Research Paper Volume 12, Issue 12 pp 11500—11516
Long noncoding RNA LINC00963 induces NOP2 expression by sponging tumor suppressor miR-542-3p to promote metastasis in prostate cancer
- 1 Department of Urology, Shanghai General Hospital, Shanghai Jiao Tong University School of Medicine, Shanghai 200080, China
Received: December 16, 2019 Accepted: March 30, 2020 Published: June 17, 2020https://doi.org/10.18632/aging.103236
How to Cite
Copyright © 2020 Sun et al. This is an open-access article distributed under the terms of the Creative Commons Attribution License (CC BY 3.0), which permits unrestricted use, distribution, and reproduction in any medium, provided the original author and source are credited.

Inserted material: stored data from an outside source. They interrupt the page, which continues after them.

==> config.mk <==
export PLATFORM = sky130hd
export DESIGN_NAME = pixel_readout_top
export DESIGN_NICKNAME = d
export VERILOG_FILES = /design/src/design/pixel_geom_pkg.sv /design/src/design/pixel_event_pkg.sv /design/src/design/pixel_req_latch.sv /design/src/design/rr_arbiter.sv /design/src/design/pixel_block_arbiter.sv /design/src/design/pixel_group_arbiter.sv /design/src/design/event_out_fifo.sv /design/src/design/pixel_readout_top.sv
export VERILOG_INCLUDE_DIRS = /design/src /design/src/include
export SDC_FILE = /design/constraint.sdc
export NUM_CORES = 1
export LEC_CHECK = 0
export BUFFER_PORTS_ARGS = -buffer_cell sky130_fd_sc_hd__buf_4
export CORE_AREA = 2 2 82 84
export CTS_CLUSTER_SIZE = 20
export DETAILED_ROUTE_END_ITERATION = 6
export DIE_AREA = 0 0 84 86
export GPL_TIMING_DRIVEN = 0
export PLACE_DENSITY = 0.9
export SLEW_MARGIN = 20
export SYNTH_ARGS = -nofsm -noshare
export SYNTH_HDL_FRONTEND = slang
export SYNTH_SLANG_ARGS = --single-unit
==> constraint.sdc <==
create_clock -name clk_i -period 7.1 [get_ports clk_i]
set_input_delay 1.42 -clock clk_i [delete_from_list [all_inputs] [get_ports clk_i]]
set_output_delay 1.42 -clock clk_i [all_outputs]
set_load 0.005 [all_outputs]
==> src/include/pixel_arb_macros.svh <==
//**********************************************************************
// Pixel readout sizing
// Block size, grid size and output queue depth of the 4x4 array
//**********************************************************************
`ifndef PIXEL_ARB_MACROS_SVH
`define PIXEL_ARB_MACROS_SVH

`define PIX_BLK_ROWS    2   // Pixel rows per block
`define PIX_BLK_COLS    2   // Pixel columns per block

`define PIX_GRID_ROWS   2   // Block rows in the array
`define PIX_GRID_COLS   2   // Block columns in the array

`define PIX_FIFO_DEPTH  4   // Output event queue entries

`endif

==> src/design/pixel_geom_pkg.sv <==
//**********************************************************************
// Pixel array geometry types
// Request matrices and index types for the array and its blocks
//**********************************************************************
`default_nettype none
`include "pixel_arb_macros.svh"

package pixel_geom_pkg;

    // One bit per pixel of the whole array, row-major
    typedef logic [`PIX_GRID_ROWS*`PIX_BLK_ROWS-1:0]
                  [`PIX_GRID_COLS*`PIX_BLK_COLS-1:0] pix_matrix_t;

    typedef logic [`PIX_BLK_ROWS-1:0][`PIX_BLK_COLS-1:0] blk_matrix_t;  // One block

    typedef logic [$clog2(`PIX_BLK_ROWS)-1:0] blk_row_t;   // Local row
    typedef logic [$clog2(`PIX_BLK_COLS)-1:0] blk_col_t;   // Local column

    // Block number, grid row-major
    typedef logic [$clog2(`PIX_GRID_ROWS*`PIX_GRID_COLS)-1:0] blk_id_t;

endpackage

`default_nettype wire

==> src/design/pixel_event_pkg.sv <==
//**********************************************************************
// Pixel event types
// Global address and the event word queued toward the consumer
//**********************************************************************
`default_nettype none
`include "pixel_arb_macros.svh"

package pixel_event_pkg;

    // Global row or column index over the full array
    typedef logic [$clog2(`PIX_GRID_ROWS*`PIX_BLK_ROWS)-1:0] pix_addr_t;

    typedef struct packed {
        pix_addr_t row;     // Global pixel row
        pix_addr_t col;     // Global pixel column
    } pix_event_t;

endpackage

`default_nettype wire

==> src/design/pixel_req_latch.sv <==
//**********************************************************************
// Pixel request latch
// Holds one sticky pending bit per pixel, set by a fire pulse and
// cleared by a grant; a fire in the same cycle as a grant wins
//**********************************************************************
`timescale 1ns/1ps
`default_nettype none
`include "pixel_arb_macros.svh"

module pixel_req_latch
    import pixel_geom_pkg::*;
(
    input  wire logic        clk_i,        // System clock
    input  wire logic        reset_i,      // Async reset, active high
    input  wire pix_matrix_t fire_i,       // One-cycle fire pulses
    input  wire pix_matrix_t clear_i,      // Grants from the block arbiters
    output pix_matrix_t      pending_o     // Pending requests
);

    pix_matrix_t pending_q;    // Sticky request bits

    always_ff @(posedge clk_i or posedge reset_i)
    begin
        if (reset_i)
            pending_q <= '0;
        else
            pending_q <= (pending_q & ~clear_i) | fire_i;  // Repeat fires merge
    end

    assign pending_o = pending_q;

endmodule

`default_nettype wire

==> src/design/rr_arbiter.sv <==
//**********************************************************************
// Round-robin arbiter
// Grants the first requester at or after a rotating priority pointer
// and moves the pointer past the winner when told to advance
//**********************************************************************
`timescale 1ns/1ps
`default_nettype none

module rr_arbiter #(
    parameter  int N  = 2,                          // Number of requesters
    localparam int IW = (N > 1) ? $clog2(N) : 1     // Index width
) (
    input  wire logic          clk_i,       // System clock
    input  wire logic          reset_i,     // Async reset, active high
    input  wire logic [N-1:0]  req_i,       // Requests
    input  wire logic          advance_i,   // Winner accepted, rotate
    output logic      [N-1:0]  gnt_o,       // One-hot grant
    output logic      [IW-1:0] idx_o,       // Index of the grant
    output logic               any_o        // Some request present
);

    logic [IW-1:0] ptr_q;      // Highest priority index

    always_comb
    begin : pick
        int  k;
        logic found;
        gnt_o = '0;
        idx_o = '0;
        found = 1'b0;
        for (int i = 0; i < N; i++)
        begin
            k = int'(ptr_q) + i;
            if (k >= N)
                k = k - N;                              // Wrap around
            if (!found && req_i[k])
            begin
                found    = 1'b1;
                gnt_o[k] = 1'b1;
                idx_o    = IW'(k);
            end
        end
        any_o = found;
    end

    always_ff @(posedge clk_i or posedge reset_i)
    begin
        if (reset_i)
            ptr_q <= '0;                                // Favour index 0
        else if (advance_i && any_o)
        begin
            if (idx_o == IW'(N - 1))
                ptr_q <= '0;
            else
                ptr_q <= idx_o + 1'b1;                  // One past the winner
        end
    end

endmodule

`default_nettype wire

==> src/design/pixel_block_arbiter.sv <==
//**********************************************************************
// Block arbiter
// Scans one pixel block row by row: picks a pending row, snapshots its
// column requests, then grants those columns one per accepted cycle.
// Releases the group when no row is left pending
//**********************************************************************
`timescale 1ns/1ps
`default_nettype none
`include "pixel_arb_macros.svh"

module pixel_block_arbiter
    import pixel_geom_pkg::*;
(
    input  wire logic        clk_i,        // System clock
    input  wire logic        reset_i,      // Async reset, active high
    input  wire logic        enable_i,     // Block holds the scan
    input  wire logic        take_i,       // Grant this cycle is accepted
    input  wire blk_matrix_t req_i,        // Pending requests of the block
    output logic             req_o,        // Any request in the block
    output blk_matrix_t      gnt_o,        // One-hot pixel grant
    output logic             gnt_valid_o,  // Grant issued
    output blk_row_t         row_o,        // Local row of the grant
    output blk_col_t         col_o,        // Local column of the grant
    output logic             release_o     // Group release pulse
);

    typedef enum logic [1:0] {
        IDLE,
        ROW_PICK,
        COL_SCAN
    } state_t;

    state_t                    state_q, state_d;
    logic [`PIX_BLK_ROWS-1:0]  row_req;        // Row ORs
    logic [`PIX_BLK_ROWS-1:0]  row_gnt;
    blk_row_t                  row_idx;
    logic                      row_any;
    logic [`PIX_BLK_COLS-1:0]  snap_q, snap_d; // Columns still owed in the row
    logic [`PIX_BLK_COLS-1:0]  col_gnt;
    blk_col_t                  col_idx;
    logic                      col_any;
    logic [`PIX_BLK_COLS-1:0]  snap_left;      // Snapshot after this cycle's grant
    blk_row_t                  row_q;          // Row under scan

    assign req_o = |req_i;

    always_comb
    begin
        snap_d = '0;
        for (int i = 0; i < `PIX_BLK_ROWS; i++)
        begin
            row_req[i] = |req_i[i];
            if (row_gnt[i])
                snap_d = snap_d | req_i[i];          // Columns of the picked row
        end
    end

    rr_arbiter #(.N(`PIX_BLK_ROWS)) u_row_arb (
        .clk_i     (clk_i),
        .reset_i   (reset_i),
        .req_i     (row_req),
        .advance_i (state_q == ROW_PICK),
        .gnt_o     (row_gnt),
        .idx_o     (row_idx),
        .any_o     (row_any)
    );

    rr_arbiter #(.N(`PIX_BLK_COLS)) u_col_arb (
        .clk_i     (clk_i),
        .reset_i   (reset_i),
        .req_i     (snap_q),
        .advance_i (gnt_valid_o),
        .gnt_o     (col_gnt),
        .idx_o     (col_idx),
        .any_o     (col_any)
    );

    assign gnt_valid_o = (state_q == COL_SCAN) && col_any && take_i;  // Stall without room
    assign release_o   = (state_q == ROW_PICK) && !row_any;           // Nothing left here
    assign snap_left   = gnt_valid_o ? (snap_q & ~col_gnt) : snap_q;
    assign row_o       = row_q;
    assign col_o       = col_idx;

    always_comb
    begin
        for (int i = 0; i < `PIX_BLK_ROWS; i++)
            gnt_o[i] = (gnt_valid_o && row_q == blk_row_t'(i)) ? col_gnt : '0;
    end

    always_comb
    begin
        state_d = state_q;
        case (state_q)
            IDLE:
                if (enable_i)
                    state_d = ROW_PICK;
            ROW_PICK:
                if (!enable_i || !row_any)
                    state_d = IDLE;                  // Released or taken away
                else
                    state_d = COL_SCAN;
            COL_SCAN:
                if (!enable_i)
                    state_d = IDLE;
                else if (snap_left == '0)
                    state_d = ROW_PICK;              // Row done, pick the next
            default:
                state_d = IDLE;
        endcase
    end

    always_ff @(posedge clk_i or posedge reset_i)
    begin
        if (reset_i)
        begin
            state_q <= IDLE;
            snap_q  <= '0;
            row_q   <= '0;
        end
        else
        begin
            state_q <= state_d;
            if (state_q == ROW_PICK && row_any)
            begin
                snap_q <= snap_d;                    // Later fires wait a visit
                row_q  <= row_idx;
            end
            else if (state_q == COL_SCAN)
                snap_q <= snap_left;
        end
    end

endmodule

`default_nettype wire

==> src/design/pixel_group_arbiter.sv <==
//**********************************************************************
// Group arbiter
// Passes the scan enable among blocks in round-robin order, holding it
// until the enabled block releases, and forms the global event address
//**********************************************************************
`timescale 1ns/1ps
`default_nettype none
`include "pixel_arb_macros.svh"

module pixel_group_arbiter
    import pixel_geom_pkg::*;
    import pixel_event_pkg::*;
#(
    localparam int NB = `PIX_GRID_ROWS * `PIX_GRID_COLS     // Block count
) (
    input  wire logic              clk_i,           // System clock
    input  wire logic              reset_i,         // Async reset, active high
    input  wire logic     [NB-1:0] blk_req_i,       // Block has requests
    input  wire logic     [NB-1:0] blk_gnt_valid_i, // Block grants now
    input  wire blk_row_t [NB-1:0] blk_row_i,       // Local grant rows
    input  wire blk_col_t [NB-1:0] blk_col_i,       // Local grant columns
    input  wire logic     [NB-1:0] blk_release_i,   // Block release pulses
    input  wire logic              fifo_room_i,     // Output queue not full
    output logic          [NB-1:0] blk_enable_o,    // One-hot scan enable
    output logic                   take_o,          // Grants are accepted
    output logic                   push_valid_o,    // Event to queue
    output pix_event_t             push_event_o     // Global event address
);

    logic [NB-1:0] blk_gnt;
    blk_id_t       blk_idx;
    logic          blk_any;
    logic          hand_off;       // Enable is free this cycle
    blk_id_t       cur_q;          // Enabled block

    assign hand_off = !(|blk_enable_o) || (|(blk_release_i & blk_enable_o));

    rr_arbiter #(.N(NB)) u_blk_arb (
        .clk_i     (clk_i),
        .reset_i   (reset_i),
        .req_i     (blk_req_i),
        .advance_i (hand_off),
        .gnt_o     (blk_gnt),
        .idx_o     (blk_idx),
        .any_o     (blk_any)
    );

    always_ff @(posedge clk_i or posedge reset_i)
    begin
        if (reset_i)
        begin
            blk_enable_o <= '0;
            cur_q        <= '0;
        end
        else if (hand_off)
        begin
            blk_enable_o <= blk_any ? blk_gnt : '0;    // Next requesting block
            cur_q        <= blk_idx;
        end
    end

    assign take_o       = fifo_room_i;                 // Queue never refuses
    assign push_valid_o = |(blk_gnt_valid_i & blk_enable_o);

    // Block grid position scaled by block size plus local offset
    always_comb
    begin : addr
        int br;
        int bc;
        br = int'(cur_q) / `PIX_GRID_COLS;
        bc = int'(cur_q) % `PIX_GRID_COLS;
        push_event_o.row = pix_addr_t'(br * `PIX_BLK_ROWS + int'(blk_row_i[cur_q]));
        push_event_o.col = pix_addr_t'(bc * `PIX_BLK_COLS + int'(blk_col_i[cur_q]));
    end

endmodule

`default_nettype wire

==> src/design/event_out_fifo.sv <==
//**********************************************************************
// Output event FIFO
// Circular buffer with a count; delivers events over valid/ready
//**********************************************************************
`timescale 1ns/1ps
`default_nettype none

module event_out_fifo
    import pixel_event_pkg::*;
#(
    parameter  int DEPTH = 4,                       // Entries
    localparam int PW    = $clog2(DEPTH),           // Pointer width
    localparam int CW    = $clog2(DEPTH + 1)        // Count width
) (
    input  wire logic       clk_i,         // System clock
    input  wire logic       reset_i,       // Async reset, active high
    input  wire logic       push_i,        // Write an event
    input  wire pix_event_t push_data_i,   // Event to write
    output logic            room_o,        // Not full
    output logic            valid_o,       // Head is valid
    input  wire logic       ready_i,       // Consumer takes the head
    output pix_event_t      data_o         // Head event
);

    pix_event_t      mem [DEPTH];
    logic [PW-1:0]   wr_ptr_q, rd_ptr_q;
    logic [CW-1:0]   count_q;
    logic            wr_en, rd_en;

    assign room_o  = count_q != CW'(DEPTH);
    assign valid_o = count_q != '0;
    assign data_o  = mem[rd_ptr_q];                // Stable until popped
    assign wr_en   = push_i && room_o;
    assign rd_en   = valid_o && ready_i;

    always_ff @(posedge clk_i)
    begin
        if (wr_en)
            mem[wr_ptr_q] <= push_data_i;
    end

    always_ff @(posedge clk_i or posedge reset_i)
    begin
        if (reset_i)
        begin
            wr_ptr_q <= '0;
            rd_ptr_q <= '0;
            count_q  <= '0;
        end
        else
        begin
            if (wr_en)
                wr_ptr_q <= (wr_ptr_q == PW'(DEPTH - 1)) ? '0 : wr_ptr_q + 1'b1;
            if (rd_en)
                rd_ptr_q <= (rd_ptr_q == PW'(DEPTH - 1)) ? '0 : rd_ptr_q + 1'b1;
            if (wr_en && !rd_en)
                count_q <= count_q + 1'b1;
            else if (rd_en && !wr_en)
                count_q <= count_q - 1'b1;
        end
    end

endmodule

`default_nettype wire

==> src/design/pixel_readout_top.sv <==
//**********************************************************************
// Pixel readout top
// Request latch, four block arbiters, group arbiter and output FIFO
//**********************************************************************
`timescale 1ns/1ps
`default_nettype none
`include "pixel_arb_macros.svh"

module pixel_readout_top
    import pixel_geom_pkg::*;
    import pixel_event_pkg::*;
(
    input  wire logic        clk_i,         // System clock
    input  wire logic        reset_i,       // Async reset, active high
    input  wire pix_matrix_t pix_fire_i,    // Pixel fire pulses
    output logic             evt_valid_o,   // Event available
    output pix_event_t       evt_o,         // Global pixel address
    input  wire logic        evt_ready_i    // Consumer ready
);

    localparam int NB = `PIX_GRID_ROWS * `PIX_GRID_COLS;

    pix_matrix_t          pending, clear;
    blk_matrix_t [NB-1:0] blk_pend, blk_gnt;
    logic        [NB-1:0] blk_req, blk_gnt_valid, blk_release, blk_enable;
    blk_row_t    [NB-1:0] blk_row;
    blk_col_t    [NB-1:0] blk_col;
    logic                 take, push_valid;
    logic                 fifo_room;        // Output queue not full
    pix_event_t           push_event;

    pixel_req_latch u_latch (
        .clk_i     (clk_i),
        .reset_i   (reset_i),
        .fire_i    (pix_fire_i),
        .clear_i   (clear),
        .pending_o (pending)
    );

    for (genvar b = 0; b < NB; b++)
    begin : g_blk
        localparam int BR = b / `PIX_GRID_COLS;   // Block grid row
        localparam int BC = b % `PIX_GRID_COLS;   // Block grid column

        for (genvar r = 0; r < `PIX_BLK_ROWS; r++)
        begin : g_row
            assign blk_pend[b][r] =
                pending[BR*`PIX_BLK_ROWS + r][BC*`PIX_BLK_COLS +: `PIX_BLK_COLS];
            assign clear[BR*`PIX_BLK_ROWS + r][BC*`PIX_BLK_COLS +: `PIX_BLK_COLS] =
                blk_gnt[b][r];
        end

        pixel_block_arbiter u_blk (
            .clk_i       (clk_i),
            .reset_i     (reset_i),
            .enable_i    (blk_enable[b]),
            .take_i      (take),
            .req_i       (blk_pend[b]),
            .req_o       (blk_req[b]),
            .gnt_o       (blk_gnt[b]),
            .gnt_valid_o (blk_gnt_valid[b]),
            .row_o       (blk_row[b]),
            .col_o       (blk_col[b]),
            .release_o   (blk_release[b])
        );
    end

    pixel_group_arbiter u_group (
        .clk_i           (clk_i),
        .reset_i         (reset_i),
        .blk_req_i       (blk_req),
        .blk_gnt_valid_i (blk_gnt_valid),
        .blk_row_i       (blk_row),
        .blk_col_i       (blk_col),
        .blk_release_i   (blk_release),
        .fifo_room_i     (fifo_room),
        .blk_enable_o    (blk_enable),
        .take_o          (take),
        .push_valid_o    (push_valid),
        .push_event_o    (push_event)
    );

    event_out_fifo #(.DEPTH(`PIX_FIFO_DEPTH)) u_fifo (
        .clk_i       (clk_i),
        .reset_i     (reset_i),
        .push_i      (push_valid),
        .push_data_i (push_event),
        .room_o      (fifo_room),
        .valid_o     (evt_valid_o),
        .ready_i     (evt_ready_i),
        .data_o      (evt_o)
    );

endmodule

`default_nettype wire

==> impl_metrics.toml <==
[worst_setup_path]
cp_cell_sequence = "clkbuf_1, mux4_2, buf_4"
path_class = "reg -> out"
required_ns = 5.68
cp_max_fo = 6
crit_path_top_delay_cell = "mux4_2"
critPathMaxStageDelay_ns = 0.55
startpoint_type = "flip-flop"
critPathArrivalTime_ns = 1.74
end_kind = "output pin"

[flow_run]
maxCapViolations = 0

[power]
p_clk_share_pct = 19.9
power.internal_w = 0.00106
pwr-share-seq_pct = 41.8
net-switching-power_w = 0.000714
switching_share_pct = 40.2
p_comb_share_pct = 38.3
power.leakage_nw = 1.82
power.density_nw_per_um2 = 388
vdd_ir_drop_max_mv = 0.243

[detailed_routing]
vias = 3373
drt_iter0_markers = 375
dr.pass1.iters = 7
routed_wl_mm = 8.91
drc_errors = 0
post_drt_via_cell_ratio = 6.47
antenna_left = 0
wl_per_cell_um = 17.1

[logic_synthesis]
async_flop_share_pct = 78.7
syn_area_um2 = 4100
synth_ff_type = "dfrtp_1"
synth_nets = 438
ys_types = 49
ys_ff_latch = 75
avgSynthCellArea_um2 = 10.1
netlist_instances = 405
yosysSeqAreaShare_pct = 47.7
synth-edff-count = 16
yosysWarnings = 0

[status]
run_status = "completed"

[final_layout]
synthToLayoutAreaGrowth_pct = 11.9
nFillCells = 433
diodes = 0
final_cells = 521
final_common_cell = "dfrtp_1"
fin_util_pct = 73.1
final_nets = 472
layout_common_cells = "dfrtp_1, nand2_1, o21ai_0"
final_layout_size_suffix_gt1_share_pct = 15.5

[timing]
relSlewSlack_pct = 32.6
clock.fmax_ghz = 0.316
setup_tns_ns = 0
setup_viol = 0
period_share_pct = 44.5
hold_viol = 0
fin_hold_ws_ns = 0.524
period_needed_ns = 3.16
rsz0062_at_grt = "no"
clock_skew_ns = 0.0114
tightest_slew_ns = 1.00
drv_slew = 0

[clock_tree]
cts_tree = "yes"
htree_levels = 3
clkLatencyLatePin_ns = 0.35
post_cts_resized = 0
cts_root_buffer = "clkbuf_8"
cts_buffer_depth = 2
path_clk_slew_ns = 0.08
cts_hold_buf = 0
cts-buffers-inserted = 9
cts_setup_buffers = 0
cts.sinks = 75

[die]
row_count = 29
initial_core_util_pct = 65.3
core-area_um2 = 6280
fp.dieArea_um2 = 7220
die_w_um = 84
io-pin-count = 24
die_h_um = 86

[global_routing]
grt_first_pass_wirelength_mm = 15.1
grt_pass1_vias = 3186
grt_max_degree = 60
grt_antenna_before_repair = 0
grt_overflow = 0
track_usage_pct = 26.4

[hold_path]
min_path_type = "reg -> reg"

[placement]
dp_cells = 505
port_buffers = 23
dp_hpwl_mm = 6.17
gp_congestion = 0.878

Metastatic disease caused by castration-resistant prostate cancer (CRPC) is the principal cause of prostate cancer (PCa)-related mortality. CRPC occurs within 2–3 years of initiation of androgen deprivation therapy (ADT), which is an important factor of influencing PCa metastasis. Recent studies have revealed that non-coding RNAs in PCa can enhance metastasis and progression, while the mechanisms are still unclear. In this study, we reported that the long noncoding RNA-LINC00963 was increased in CRPC tissues and promoted migration of PCa cells in vitro and their metastasis in vivo. High levels of LINC00963 significantly decreased tumor suppressor miR-542-3p, whose levels in metastasis tissues were low compared to those in non-metastasis tissues. LINC00963 promotes and miR-542-3p inhibits metastasis. Furthermore, the expression levels of LINC00963 and miR-542-3p were positively and negatively associated with the expression of NOP2. We demonstrated that NOP2 promoted PCa by activating the epithelial-mesenchymal transition (EMT) pathway. For specific mechanism, dual luciferase reporter assays showed that miR-542-3p directly binds to both 3'-untranslated region (UTR) of LINC00963 and NOP2 mRNA. Taken together, our results show that LINC00963 acts as an inducer of PCa metastasis by binding miR-542-3p, thereby promoting NOP2. This axis may have diagnostic and therapeutic potential for advanced PCa.